__EXERCISE AIM__: The response must consist of the records below, copied exactly.

[Items from a dataset]
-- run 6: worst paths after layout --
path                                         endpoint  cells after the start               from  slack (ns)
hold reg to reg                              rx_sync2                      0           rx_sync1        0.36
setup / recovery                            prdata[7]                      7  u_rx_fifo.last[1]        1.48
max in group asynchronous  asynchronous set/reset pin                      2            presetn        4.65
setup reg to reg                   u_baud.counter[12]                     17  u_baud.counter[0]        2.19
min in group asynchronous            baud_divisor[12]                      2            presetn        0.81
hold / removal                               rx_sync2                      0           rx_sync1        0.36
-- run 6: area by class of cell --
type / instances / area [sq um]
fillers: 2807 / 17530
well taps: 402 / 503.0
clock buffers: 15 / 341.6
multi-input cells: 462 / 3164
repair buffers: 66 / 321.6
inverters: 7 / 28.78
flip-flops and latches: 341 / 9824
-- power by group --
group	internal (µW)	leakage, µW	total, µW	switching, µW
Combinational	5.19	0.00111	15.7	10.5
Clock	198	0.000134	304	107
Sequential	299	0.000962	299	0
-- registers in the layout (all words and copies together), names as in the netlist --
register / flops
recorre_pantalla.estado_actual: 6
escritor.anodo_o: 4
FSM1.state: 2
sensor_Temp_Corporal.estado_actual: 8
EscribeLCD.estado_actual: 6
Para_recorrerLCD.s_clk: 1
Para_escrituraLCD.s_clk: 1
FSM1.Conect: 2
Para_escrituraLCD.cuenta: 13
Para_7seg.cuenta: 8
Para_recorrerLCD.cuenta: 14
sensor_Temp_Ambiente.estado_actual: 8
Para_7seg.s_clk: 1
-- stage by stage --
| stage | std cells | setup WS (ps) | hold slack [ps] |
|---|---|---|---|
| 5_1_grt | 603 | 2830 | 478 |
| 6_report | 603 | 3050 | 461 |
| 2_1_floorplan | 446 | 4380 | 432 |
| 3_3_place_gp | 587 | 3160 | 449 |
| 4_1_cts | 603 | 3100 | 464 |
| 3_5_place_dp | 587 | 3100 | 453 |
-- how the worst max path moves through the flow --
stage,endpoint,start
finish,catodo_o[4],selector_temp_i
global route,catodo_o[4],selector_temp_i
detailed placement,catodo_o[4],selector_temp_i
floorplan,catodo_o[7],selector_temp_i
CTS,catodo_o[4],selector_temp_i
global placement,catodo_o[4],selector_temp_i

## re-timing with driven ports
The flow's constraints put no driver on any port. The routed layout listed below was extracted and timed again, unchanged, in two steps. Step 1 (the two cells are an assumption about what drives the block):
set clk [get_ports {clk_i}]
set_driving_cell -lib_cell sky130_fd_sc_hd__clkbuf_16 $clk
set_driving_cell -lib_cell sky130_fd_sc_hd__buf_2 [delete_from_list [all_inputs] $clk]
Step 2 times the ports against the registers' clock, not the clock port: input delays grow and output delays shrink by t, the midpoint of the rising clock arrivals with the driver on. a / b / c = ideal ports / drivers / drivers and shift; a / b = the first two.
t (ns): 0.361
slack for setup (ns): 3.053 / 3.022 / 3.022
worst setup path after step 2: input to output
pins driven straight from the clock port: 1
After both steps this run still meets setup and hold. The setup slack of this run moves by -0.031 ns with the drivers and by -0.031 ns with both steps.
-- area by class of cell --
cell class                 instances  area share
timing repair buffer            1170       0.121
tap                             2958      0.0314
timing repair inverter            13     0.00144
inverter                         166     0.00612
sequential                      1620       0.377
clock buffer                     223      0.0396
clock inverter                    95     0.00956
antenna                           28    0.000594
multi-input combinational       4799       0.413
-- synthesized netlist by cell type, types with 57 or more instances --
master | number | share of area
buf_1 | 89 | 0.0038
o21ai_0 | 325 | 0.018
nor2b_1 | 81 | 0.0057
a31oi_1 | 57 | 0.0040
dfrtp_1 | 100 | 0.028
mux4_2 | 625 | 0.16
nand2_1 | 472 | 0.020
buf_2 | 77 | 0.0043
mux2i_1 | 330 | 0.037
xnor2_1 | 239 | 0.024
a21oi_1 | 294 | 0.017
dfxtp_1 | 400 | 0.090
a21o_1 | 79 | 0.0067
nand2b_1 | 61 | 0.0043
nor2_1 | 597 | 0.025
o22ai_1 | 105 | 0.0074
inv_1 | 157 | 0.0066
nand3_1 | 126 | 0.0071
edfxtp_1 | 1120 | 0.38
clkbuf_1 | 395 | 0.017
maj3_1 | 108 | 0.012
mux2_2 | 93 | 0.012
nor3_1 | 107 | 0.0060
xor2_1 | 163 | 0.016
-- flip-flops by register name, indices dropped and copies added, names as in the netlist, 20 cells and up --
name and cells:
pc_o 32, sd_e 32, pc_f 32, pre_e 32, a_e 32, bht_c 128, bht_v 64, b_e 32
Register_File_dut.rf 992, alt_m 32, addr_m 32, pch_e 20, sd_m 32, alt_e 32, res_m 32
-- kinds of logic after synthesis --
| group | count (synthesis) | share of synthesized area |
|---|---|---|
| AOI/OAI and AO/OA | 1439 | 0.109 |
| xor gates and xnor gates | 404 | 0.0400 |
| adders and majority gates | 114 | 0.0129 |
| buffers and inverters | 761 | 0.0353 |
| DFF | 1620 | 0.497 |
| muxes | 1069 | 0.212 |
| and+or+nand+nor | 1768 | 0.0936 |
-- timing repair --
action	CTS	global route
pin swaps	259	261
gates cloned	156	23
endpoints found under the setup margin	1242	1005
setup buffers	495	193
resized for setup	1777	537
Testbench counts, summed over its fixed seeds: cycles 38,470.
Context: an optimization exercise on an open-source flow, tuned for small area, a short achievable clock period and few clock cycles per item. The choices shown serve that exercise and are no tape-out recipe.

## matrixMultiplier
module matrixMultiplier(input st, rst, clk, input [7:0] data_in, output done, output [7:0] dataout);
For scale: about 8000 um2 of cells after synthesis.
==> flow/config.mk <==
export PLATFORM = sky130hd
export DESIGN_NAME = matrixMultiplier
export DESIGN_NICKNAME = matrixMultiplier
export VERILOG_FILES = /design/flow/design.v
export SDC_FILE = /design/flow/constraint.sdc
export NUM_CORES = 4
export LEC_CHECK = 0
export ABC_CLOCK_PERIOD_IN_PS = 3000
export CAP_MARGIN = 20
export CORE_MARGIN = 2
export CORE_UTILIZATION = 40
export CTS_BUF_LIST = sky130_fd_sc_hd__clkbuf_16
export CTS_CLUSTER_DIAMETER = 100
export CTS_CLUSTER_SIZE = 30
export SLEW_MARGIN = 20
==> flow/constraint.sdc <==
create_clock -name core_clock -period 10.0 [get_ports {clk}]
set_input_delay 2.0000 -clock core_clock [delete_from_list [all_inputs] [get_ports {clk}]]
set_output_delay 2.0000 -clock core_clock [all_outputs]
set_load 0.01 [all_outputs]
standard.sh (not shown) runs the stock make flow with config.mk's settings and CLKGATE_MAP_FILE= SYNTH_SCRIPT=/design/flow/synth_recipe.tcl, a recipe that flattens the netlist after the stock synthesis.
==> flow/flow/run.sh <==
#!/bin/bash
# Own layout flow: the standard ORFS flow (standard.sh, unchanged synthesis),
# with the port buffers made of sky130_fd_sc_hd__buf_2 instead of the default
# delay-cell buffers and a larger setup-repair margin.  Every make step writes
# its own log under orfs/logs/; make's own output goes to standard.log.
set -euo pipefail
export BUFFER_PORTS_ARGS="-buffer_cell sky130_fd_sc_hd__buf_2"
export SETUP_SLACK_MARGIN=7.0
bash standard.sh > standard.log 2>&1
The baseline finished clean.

__ANSWER__:
-- run 6: worst paths after layout --
path                                         endpoint  cells after the start               from  slack (ns)
hold reg to reg                              rx_sync2                      0           rx_sync1        0.36
setup / recovery                            prdata[7]                      7  u_rx_fifo.last[1]        1.48
max in group asynchronous  asynchronous set/reset pin                      2            presetn        4.65
setup reg to reg                   u_baud.counter[12]                     17  u_baud.counter[0]        2.19
min in group asynchronous            baud_divisor[12]                      2            presetn        0.81
hold / removal                               rx_sync2                      0           rx_sync1        0.36
-- run 6: area by class of cell --
type / instances / area [sq um]
fillers: 2807 / 17530
well taps: 402 / 503.0
clock buffers: 15 / 341.6
multi-input cells: 462 / 3164
repair buffers: 66 / 321.6
inverters: 7 / 28.78
flip-flops and latches: 341 / 9824
-- power by group --
group	internal (µW)	leakage, µW	total, µW	switching, µW
Combinational	5.19	0.00111	15.7	10.5
Clock	198	0.000134	304	107
Sequential	299	0.000962	299	0
-- registers in the layout (all words and copies together), names as in the netlist --
register / flops
recorre_pantalla.estado_actual: 6
escritor.anodo_o: 4
FSM1.state: 2
sensor_Temp_Corporal.estado_actual: 8
EscribeLCD.estado_actual: 6
Para_recorrerLCD.s_clk: 1
Para_escrituraLCD.s_clk: 1
FSM1.Conect: 2
Para_escrituraLCD.cuenta: 13
Para_7seg.cuenta: 8
Para_recorrerLCD.cuenta: 14
sensor_Temp_Ambiente.estado_actual: 8
Para_7seg.s_clk: 1
-- stage by stage --
| stage | std cells | setup WS (ps) | hold slack [ps] |
|---|---|---|---|
| 5_1_grt | 603 | 2830 | 478 |
| 6_report | 603 | 3050 | 461 |
| 2_1_floorplan | 446 | 4380 | 432 |
| 3_3_place_gp | 587 | 3160 | 449 |
| 4_1_cts | 603 | 3100 | 464 |
| 3_5_place_dp | 587 | 3100 | 453 |
-- how the worst max path moves through the flow --
stage,endpoint,start
finish,catodo_o[4],selector_temp_i
global route,catodo_o[4],selector_temp_i
detailed placement,catodo_o[4],selector_temp_i
floorplan,catodo_o[7],selector_temp_i
CTS,catodo_o[4],selector_temp_i
global placement,catodo_o[4],selector_temp_i

## re-timing with driven ports
The flow's constraints put no driver on any port. The routed layout listed below was extracted and timed again, unchanged, in two steps. Step 1 (the two cells are an assumption about what drives the block):
set clk [get_ports {clk_i}]
set_driving_cell -lib_cell sky130_fd_sc_hd__clkbuf_16 $clk
set_driving_cell -lib_cell sky130_fd_sc_hd__buf_2 [delete_from_list [all_inputs] $clk]
Step 2 times the ports against the registers' clock, not the clock port: input delays grow and output delays shrink by t, the midpoint of the rising clock arrivals with the driver on. a / b / c = ideal ports / drivers / drivers and shift; a / b = the first two.
t (ns): 0.361
slack for setup (ns): 3.053 / 3.022 / 3.022
worst setup path after step 2: input to output
pins driven straight from the clock port: 1
After both steps this run still meets setup and hold. The setup slack of this run moves by -0.031 ns with the drivers and by -0.031 ns with both steps.
-- area by class of cell --
cell class                 instances  area share
timing repair buffer            1170       0.121
tap                             2958      0.0314
timing repair inverter            13     0.00144
inverter                         166     0.00612
sequential                      1620       0.377
clock buffer                     223      0.0396
clock inverter                    95     0.00956
antenna                           28    0.000594
multi-input combinational       4799       0.413
-- synthesized netlist by cell type, types with 57 or more instances --
master | number | share of area
buf_1 | 89 | 0.0038
o21ai_0 | 325 | 0.018
nor2b_1 | 81 | 0.0057
a31oi_1 | 57 | 0.0040
dfrtp_1 | 100 | 0.028
mux4_2 | 625 | 0.16
nand2_1 | 472 | 0.020
buf_2 | 77 | 0.0043
mux2i_1 | 330 | 0.037
xnor2_1 | 239 | 0.024
a21oi_1 | 294 | 0.017
dfxtp_1 | 400 | 0.090
a21o_1 | 79 | 0.0067
nand2b_1 | 61 | 0.0043
nor2_1 | 597 | 0.025
o22ai_1 | 105 | 0.0074
inv_1 | 157 | 0.0066
nand3_1 | 126 | 0.0071
edfxtp_1 | 1120 | 0.38
clkbuf_1 | 395 | 0.017
maj3_1 | 108 | 0.012
mux2_2 | 93 | 0.012
nor3_1 | 107 | 0.0060
xor2_1 | 163 | 0.016
-- flip-flops by register name, indices dropped and copies added, names as in the netlist, 20 cells and up --
name and cells:
pc_o 32, sd_e 32, pc_f 32, pre_e 32, a_e 32, bht_c 128, bht_v 64, b_e 32
Register_File_dut.rf 992, alt_m 32, addr_m 32, pch_e 20, sd_m 32, alt_e 32, res_m 32
-- kinds of logic after synthesis --
| group | count (synthesis) | share of synthesized area |
|---|---|---|
| AOI/OAI and AO/OA | 1439 | 0.109 |
| xor gates and xnor gates | 404 | 0.0400 |
| adders and majority gates | 114 | 0.0129 |
| buffers and inverters | 761 | 0.0353 |
| DFF | 1620 | 0.497 |
| muxes | 1069 | 0.212 |
| and+or+nand+nor | 1768 | 0.0936 |
-- timing repair --
action	CTS	global route
pin swaps	259	261
gates cloned	156	23
endpoints found under the setup margin	1242	1005
setup buffers	495	193
resized for setup	1777	537
Testbench counts, summed over its fixed seeds: cycles 38,470.
Context: an optimization exercise on an open-source flow, tuned for small area, a short achievable clock period and few clock cycles per item. The choices shown serve that exercise and are no tape-out recipe.

## matrixMultiplier
module matrixMultiplier(input st, rst, clk, input [7:0] data_in, output done, output [7:0] dataout);
For scale: about 8000 um2 of cells after synthesis.
==> flow/config.mk <==
export PLATFORM = sky130hd
export DESIGN_NAME = matrixMultiplier
export DESIGN_NICKNAME = matrixMultiplier
export VERILOG_FILES = /design/flow/design.v
export SDC_FILE = /design/flow/constraint.sdc
export NUM_CORES = 4
export LEC_CHECK = 0
export ABC_CLOCK_PERIOD_IN_PS = 3000
export CAP_MARGIN = 20
export CORE_MARGIN = 2
export CORE_UTILIZATION = 40
export CTS_BUF_LIST = sky130_fd_sc_hd__clkbuf_16
export CTS_CLUSTER_DIAMETER = 100
export CTS_CLUSTER_SIZE = 30
export SLEW_MARGIN = 20
==> flow/constraint.sdc <==
create_clock -name core_clock -period 10.0 [get_ports {clk}]
set_input_delay 2.0000 -clock core_clock [delete_from_list [all_inputs] [get_ports {clk}]]
set_output_delay 2.0000 -clock core_clock [all_outputs]
set_load 0.01 [all_outputs]
standard.sh (not shown) runs the stock make flow with config.mk's settings and CLKGATE_MAP_FILE= SYNTH_SCRIPT=/design/flow/synth_recipe.tcl, a recipe that flattens the netlist after the stock synthesis.
==> flow/flow/run.sh <==
#!/bin/bash
# Own layout flow: the standard ORFS flow (standard.sh, unchanged synthesis),
# with the port buffers made of sky130_fd_sc_hd__buf_2 instead of the default
# delay-cell buffers and a larger setup-repair margin.  Every make step writes
# its own log under orfs/logs/; make's own output goes to standard.log.
set -euo pipefail
export BUFFER_PORTS_ARGS="-buffer_cell sky130_fd_sc_hd__buf_2"
export SETUP_SLACK_MARGIN=7.0
bash standard.sh > standard.log 2>&1
The baseline finished clean.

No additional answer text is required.